### Assignment
As the answer, give a copy of each line below that includes the word "routing".

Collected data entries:

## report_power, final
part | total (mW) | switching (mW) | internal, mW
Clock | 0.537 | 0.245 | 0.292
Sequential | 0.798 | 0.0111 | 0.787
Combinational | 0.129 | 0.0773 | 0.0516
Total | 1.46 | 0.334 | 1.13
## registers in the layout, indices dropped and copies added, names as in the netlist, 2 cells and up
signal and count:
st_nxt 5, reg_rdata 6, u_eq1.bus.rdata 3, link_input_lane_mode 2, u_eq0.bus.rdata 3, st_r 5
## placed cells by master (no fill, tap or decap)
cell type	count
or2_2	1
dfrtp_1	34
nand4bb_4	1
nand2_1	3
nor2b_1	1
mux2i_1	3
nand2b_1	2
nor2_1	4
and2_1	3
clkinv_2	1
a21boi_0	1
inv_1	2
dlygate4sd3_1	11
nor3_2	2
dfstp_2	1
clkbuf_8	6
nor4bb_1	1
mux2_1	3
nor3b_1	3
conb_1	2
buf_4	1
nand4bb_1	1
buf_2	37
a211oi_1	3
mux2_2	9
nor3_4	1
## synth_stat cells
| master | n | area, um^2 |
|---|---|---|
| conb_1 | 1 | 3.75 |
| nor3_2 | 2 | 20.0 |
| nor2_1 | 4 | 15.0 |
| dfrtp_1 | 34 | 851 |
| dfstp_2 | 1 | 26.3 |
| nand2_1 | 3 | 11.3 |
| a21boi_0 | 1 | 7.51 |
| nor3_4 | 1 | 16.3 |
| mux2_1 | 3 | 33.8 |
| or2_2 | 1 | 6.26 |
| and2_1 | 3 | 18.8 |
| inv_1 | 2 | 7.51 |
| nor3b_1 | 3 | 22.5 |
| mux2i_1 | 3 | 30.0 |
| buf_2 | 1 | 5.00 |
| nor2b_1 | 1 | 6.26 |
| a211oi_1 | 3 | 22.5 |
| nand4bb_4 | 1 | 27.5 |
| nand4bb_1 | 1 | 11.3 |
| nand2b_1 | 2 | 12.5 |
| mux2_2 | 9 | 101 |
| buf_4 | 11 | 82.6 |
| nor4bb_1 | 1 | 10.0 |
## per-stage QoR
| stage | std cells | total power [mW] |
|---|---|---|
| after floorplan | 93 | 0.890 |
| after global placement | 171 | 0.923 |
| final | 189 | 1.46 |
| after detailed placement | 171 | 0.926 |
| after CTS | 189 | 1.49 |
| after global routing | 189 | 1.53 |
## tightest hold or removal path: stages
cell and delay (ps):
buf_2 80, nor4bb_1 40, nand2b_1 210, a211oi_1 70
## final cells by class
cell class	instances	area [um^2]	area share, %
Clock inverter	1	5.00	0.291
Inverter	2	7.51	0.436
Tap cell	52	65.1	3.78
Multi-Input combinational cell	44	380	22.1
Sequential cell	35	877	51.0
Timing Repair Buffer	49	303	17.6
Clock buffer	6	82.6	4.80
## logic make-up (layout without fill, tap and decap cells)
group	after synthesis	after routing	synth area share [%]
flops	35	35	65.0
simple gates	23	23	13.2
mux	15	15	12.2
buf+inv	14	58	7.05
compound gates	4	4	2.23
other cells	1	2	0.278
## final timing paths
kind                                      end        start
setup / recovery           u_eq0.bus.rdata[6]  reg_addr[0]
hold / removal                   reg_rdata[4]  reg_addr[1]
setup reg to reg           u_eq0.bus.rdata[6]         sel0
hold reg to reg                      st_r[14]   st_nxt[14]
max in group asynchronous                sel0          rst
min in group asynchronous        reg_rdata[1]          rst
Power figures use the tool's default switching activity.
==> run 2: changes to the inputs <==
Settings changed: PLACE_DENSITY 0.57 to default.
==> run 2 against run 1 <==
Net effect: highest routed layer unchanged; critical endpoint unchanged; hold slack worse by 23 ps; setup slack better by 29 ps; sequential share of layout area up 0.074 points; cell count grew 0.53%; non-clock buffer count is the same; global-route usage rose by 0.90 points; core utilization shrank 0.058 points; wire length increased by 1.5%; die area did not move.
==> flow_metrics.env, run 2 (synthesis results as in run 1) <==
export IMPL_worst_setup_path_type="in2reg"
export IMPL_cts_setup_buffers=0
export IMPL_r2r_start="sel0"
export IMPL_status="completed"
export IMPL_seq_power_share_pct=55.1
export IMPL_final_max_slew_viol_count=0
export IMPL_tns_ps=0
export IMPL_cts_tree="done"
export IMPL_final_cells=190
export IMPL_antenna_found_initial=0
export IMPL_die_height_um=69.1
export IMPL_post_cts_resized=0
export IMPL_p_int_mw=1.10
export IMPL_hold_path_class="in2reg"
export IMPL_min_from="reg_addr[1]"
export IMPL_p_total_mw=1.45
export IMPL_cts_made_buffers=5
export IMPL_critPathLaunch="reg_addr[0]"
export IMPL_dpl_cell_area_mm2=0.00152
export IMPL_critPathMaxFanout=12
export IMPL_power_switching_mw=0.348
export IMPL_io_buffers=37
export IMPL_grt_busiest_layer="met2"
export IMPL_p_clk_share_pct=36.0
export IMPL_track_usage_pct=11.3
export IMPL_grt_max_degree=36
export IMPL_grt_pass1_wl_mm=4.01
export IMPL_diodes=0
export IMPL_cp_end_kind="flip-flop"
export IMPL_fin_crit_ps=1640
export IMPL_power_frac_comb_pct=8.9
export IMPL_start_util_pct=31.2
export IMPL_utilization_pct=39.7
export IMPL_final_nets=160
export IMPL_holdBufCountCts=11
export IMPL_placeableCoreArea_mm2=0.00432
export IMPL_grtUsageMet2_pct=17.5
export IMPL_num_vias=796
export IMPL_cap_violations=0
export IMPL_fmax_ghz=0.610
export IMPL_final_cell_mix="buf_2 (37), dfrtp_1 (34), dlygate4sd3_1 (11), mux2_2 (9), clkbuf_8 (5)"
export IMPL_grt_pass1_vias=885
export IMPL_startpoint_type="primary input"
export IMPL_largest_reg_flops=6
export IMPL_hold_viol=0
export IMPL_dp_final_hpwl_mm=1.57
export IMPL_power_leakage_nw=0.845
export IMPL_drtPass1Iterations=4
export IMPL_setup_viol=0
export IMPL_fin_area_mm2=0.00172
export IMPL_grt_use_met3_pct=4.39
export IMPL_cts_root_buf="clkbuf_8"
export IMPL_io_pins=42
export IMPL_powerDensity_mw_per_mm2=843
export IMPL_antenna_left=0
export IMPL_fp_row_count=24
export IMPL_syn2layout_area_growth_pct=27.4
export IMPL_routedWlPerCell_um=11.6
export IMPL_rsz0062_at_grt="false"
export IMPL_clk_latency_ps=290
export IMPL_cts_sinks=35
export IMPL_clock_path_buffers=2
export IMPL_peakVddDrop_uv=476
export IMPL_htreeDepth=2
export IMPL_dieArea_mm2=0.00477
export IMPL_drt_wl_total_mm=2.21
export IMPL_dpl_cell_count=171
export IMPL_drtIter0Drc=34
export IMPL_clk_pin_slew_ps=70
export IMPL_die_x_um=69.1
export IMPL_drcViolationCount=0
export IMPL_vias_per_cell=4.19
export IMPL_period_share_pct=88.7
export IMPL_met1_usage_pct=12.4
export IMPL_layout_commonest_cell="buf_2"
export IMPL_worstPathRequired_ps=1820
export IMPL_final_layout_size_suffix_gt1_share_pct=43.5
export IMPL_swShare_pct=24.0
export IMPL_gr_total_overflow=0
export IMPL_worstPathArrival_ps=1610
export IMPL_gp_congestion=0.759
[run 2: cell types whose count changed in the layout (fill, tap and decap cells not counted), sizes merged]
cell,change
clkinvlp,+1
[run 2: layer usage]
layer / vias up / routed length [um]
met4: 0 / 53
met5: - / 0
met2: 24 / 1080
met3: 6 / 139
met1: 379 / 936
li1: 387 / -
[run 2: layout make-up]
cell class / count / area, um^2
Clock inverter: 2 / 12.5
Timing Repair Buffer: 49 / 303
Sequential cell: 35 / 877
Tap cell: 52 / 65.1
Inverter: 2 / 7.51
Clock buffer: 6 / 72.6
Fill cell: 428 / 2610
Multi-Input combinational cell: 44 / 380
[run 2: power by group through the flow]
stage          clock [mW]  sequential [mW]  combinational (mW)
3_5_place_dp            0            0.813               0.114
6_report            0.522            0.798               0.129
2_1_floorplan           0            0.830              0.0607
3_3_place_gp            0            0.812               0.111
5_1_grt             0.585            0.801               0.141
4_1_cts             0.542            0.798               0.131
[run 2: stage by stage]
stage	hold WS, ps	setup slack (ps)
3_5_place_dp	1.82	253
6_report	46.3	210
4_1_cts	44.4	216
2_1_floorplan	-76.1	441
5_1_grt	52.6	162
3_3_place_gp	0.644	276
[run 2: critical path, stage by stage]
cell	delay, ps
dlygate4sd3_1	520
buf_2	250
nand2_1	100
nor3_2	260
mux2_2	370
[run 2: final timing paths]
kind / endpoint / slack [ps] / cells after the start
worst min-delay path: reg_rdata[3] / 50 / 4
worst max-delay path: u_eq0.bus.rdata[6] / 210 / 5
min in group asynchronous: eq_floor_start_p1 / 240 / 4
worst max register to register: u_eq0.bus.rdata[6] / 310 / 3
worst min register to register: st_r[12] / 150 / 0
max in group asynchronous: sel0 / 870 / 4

### Finished exercise
| after global routing | 189 | 1.53 |
group	after synthesis	after routing	synth area share [%]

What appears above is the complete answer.